(Dataset Opens)

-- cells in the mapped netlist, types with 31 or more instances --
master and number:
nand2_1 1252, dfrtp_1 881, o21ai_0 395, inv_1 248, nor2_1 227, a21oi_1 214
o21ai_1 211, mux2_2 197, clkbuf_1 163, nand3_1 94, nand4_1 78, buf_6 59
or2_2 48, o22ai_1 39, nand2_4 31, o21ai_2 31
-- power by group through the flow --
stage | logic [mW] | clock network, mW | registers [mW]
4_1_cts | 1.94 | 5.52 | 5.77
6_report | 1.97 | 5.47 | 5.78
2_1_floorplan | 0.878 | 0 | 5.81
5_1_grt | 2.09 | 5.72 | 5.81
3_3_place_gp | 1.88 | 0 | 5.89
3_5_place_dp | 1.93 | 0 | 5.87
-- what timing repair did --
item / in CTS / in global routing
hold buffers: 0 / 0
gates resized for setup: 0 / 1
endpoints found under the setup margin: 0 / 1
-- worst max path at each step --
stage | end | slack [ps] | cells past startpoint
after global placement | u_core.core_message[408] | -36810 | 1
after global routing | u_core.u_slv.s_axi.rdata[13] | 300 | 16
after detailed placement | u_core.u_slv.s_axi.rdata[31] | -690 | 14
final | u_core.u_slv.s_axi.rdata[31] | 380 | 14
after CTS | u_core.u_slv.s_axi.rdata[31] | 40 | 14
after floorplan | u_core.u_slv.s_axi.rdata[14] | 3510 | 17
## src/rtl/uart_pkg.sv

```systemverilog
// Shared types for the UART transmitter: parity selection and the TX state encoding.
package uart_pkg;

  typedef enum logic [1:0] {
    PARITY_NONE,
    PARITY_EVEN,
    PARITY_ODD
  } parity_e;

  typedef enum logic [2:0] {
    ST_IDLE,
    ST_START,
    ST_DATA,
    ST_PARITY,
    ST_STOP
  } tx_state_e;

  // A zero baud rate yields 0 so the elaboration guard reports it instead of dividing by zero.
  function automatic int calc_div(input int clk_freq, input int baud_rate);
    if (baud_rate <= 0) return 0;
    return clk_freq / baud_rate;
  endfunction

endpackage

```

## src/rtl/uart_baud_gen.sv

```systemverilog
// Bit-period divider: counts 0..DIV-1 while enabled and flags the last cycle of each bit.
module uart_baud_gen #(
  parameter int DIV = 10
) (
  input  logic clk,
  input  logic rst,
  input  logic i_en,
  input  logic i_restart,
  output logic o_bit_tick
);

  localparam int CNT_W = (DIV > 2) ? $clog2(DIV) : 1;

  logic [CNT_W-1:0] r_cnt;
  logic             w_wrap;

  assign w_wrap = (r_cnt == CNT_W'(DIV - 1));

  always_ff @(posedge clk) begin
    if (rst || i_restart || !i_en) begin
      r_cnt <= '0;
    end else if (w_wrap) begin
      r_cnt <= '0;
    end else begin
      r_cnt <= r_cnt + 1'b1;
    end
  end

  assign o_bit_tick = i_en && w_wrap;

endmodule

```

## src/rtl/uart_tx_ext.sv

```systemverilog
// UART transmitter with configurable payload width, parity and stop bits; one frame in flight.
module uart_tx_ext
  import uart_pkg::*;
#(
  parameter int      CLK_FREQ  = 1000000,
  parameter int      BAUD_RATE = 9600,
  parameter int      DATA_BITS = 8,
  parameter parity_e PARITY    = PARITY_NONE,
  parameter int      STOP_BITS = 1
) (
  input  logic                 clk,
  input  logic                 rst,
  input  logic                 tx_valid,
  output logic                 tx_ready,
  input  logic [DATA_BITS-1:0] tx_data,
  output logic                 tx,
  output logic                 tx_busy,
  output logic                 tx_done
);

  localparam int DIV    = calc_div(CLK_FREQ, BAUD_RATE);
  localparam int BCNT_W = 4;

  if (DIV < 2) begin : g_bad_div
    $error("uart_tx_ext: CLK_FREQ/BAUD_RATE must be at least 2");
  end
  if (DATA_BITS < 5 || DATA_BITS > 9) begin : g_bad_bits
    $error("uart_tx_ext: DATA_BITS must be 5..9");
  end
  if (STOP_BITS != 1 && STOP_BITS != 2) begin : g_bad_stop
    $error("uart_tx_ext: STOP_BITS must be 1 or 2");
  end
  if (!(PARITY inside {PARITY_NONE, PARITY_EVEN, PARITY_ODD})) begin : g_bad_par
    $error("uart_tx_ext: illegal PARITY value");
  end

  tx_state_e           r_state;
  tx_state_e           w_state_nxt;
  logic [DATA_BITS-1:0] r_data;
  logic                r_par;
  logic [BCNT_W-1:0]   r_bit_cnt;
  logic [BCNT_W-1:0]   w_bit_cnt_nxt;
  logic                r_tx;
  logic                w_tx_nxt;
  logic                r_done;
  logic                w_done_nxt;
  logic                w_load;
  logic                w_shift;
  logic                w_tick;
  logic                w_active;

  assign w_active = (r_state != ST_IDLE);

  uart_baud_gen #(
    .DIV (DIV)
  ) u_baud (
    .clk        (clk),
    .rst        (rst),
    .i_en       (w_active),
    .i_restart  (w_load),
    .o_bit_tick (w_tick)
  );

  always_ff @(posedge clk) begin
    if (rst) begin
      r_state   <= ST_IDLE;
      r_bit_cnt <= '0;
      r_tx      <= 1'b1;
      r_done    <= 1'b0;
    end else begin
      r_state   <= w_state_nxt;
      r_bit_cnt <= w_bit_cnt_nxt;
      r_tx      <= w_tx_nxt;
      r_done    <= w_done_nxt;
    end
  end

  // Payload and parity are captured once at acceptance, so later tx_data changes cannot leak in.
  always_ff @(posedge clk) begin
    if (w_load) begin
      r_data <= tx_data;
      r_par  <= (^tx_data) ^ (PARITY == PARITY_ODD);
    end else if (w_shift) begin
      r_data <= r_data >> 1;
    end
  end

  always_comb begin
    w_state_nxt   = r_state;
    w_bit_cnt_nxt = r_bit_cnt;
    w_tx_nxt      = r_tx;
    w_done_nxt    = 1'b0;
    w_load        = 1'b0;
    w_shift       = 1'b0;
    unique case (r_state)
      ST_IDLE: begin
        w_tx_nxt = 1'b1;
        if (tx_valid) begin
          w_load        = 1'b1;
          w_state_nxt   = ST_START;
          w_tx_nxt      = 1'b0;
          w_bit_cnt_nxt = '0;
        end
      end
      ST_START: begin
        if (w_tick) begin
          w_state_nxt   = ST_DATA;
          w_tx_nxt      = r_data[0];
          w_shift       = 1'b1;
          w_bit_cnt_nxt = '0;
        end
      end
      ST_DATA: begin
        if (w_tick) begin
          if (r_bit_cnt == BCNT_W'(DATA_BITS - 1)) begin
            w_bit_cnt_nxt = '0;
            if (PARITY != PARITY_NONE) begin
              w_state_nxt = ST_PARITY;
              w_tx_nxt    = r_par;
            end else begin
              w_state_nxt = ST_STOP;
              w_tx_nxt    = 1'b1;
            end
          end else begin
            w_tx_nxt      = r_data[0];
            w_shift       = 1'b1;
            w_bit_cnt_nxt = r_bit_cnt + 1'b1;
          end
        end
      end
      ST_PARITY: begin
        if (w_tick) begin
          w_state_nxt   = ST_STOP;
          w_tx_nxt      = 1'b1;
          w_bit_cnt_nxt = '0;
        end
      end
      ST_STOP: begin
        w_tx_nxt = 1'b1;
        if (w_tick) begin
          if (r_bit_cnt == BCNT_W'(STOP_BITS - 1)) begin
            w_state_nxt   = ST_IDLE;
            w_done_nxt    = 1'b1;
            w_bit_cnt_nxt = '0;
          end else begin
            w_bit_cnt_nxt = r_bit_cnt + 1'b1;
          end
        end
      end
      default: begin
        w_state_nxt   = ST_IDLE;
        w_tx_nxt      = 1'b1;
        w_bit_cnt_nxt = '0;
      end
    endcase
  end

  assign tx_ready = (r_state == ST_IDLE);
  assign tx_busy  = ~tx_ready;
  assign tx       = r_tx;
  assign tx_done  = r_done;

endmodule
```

(Dataset Closes)

Requirement:
In the data above, start at the line that has "nand2_1 1252, dfrtp_1", stop after the line that has "stage | end", and print every line in between exactly as it stands.

Response area:
nand2_1 1252, dfrtp_1 881, o21ai_0 395, inv_1 248, nor2_1 227, a21oi_1 214
o21ai_1 211, mux2_2 197, clkbuf_1 163, nand3_1 94, nand4_1 78, buf_6 59
or2_2 48, o22ai_1 39, nand2_4 31, o21ai_2 31
-- power by group through the flow --
stage | logic [mW] | clock network, mW | registers [mW]
4_1_cts | 1.94 | 5.52 | 5.77
6_report | 1.97 | 5.47 | 5.78
2_1_floorplan | 0.878 | 0 | 5.81
5_1_grt | 2.09 | 5.72 | 5.81
3_3_place_gp | 1.88 | 0 | 5.89
3_5_place_dp | 1.93 | 0 | 5.87
-- what timing repair did --
item / in CTS / in global routing
hold buffers: 0 / 0
gates resized for setup: 0 / 1
endpoints found under the setup margin: 0 / 1
-- worst max path at each step --
stage | end | slack [ps] | cells past startpoint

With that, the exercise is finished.